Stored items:
________________________________________
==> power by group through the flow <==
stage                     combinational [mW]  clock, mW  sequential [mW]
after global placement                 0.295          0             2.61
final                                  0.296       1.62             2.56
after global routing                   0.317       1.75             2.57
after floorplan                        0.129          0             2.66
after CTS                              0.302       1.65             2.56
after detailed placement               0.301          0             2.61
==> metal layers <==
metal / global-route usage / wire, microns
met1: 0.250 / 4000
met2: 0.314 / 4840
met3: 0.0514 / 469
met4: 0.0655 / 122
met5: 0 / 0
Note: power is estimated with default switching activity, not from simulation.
________________________________________
• EXERCISE DESCRIPTION:
Lines containing the word "metal" in the entries above should be counted, and only that number given.

• RESULT OF THIS TASK:
2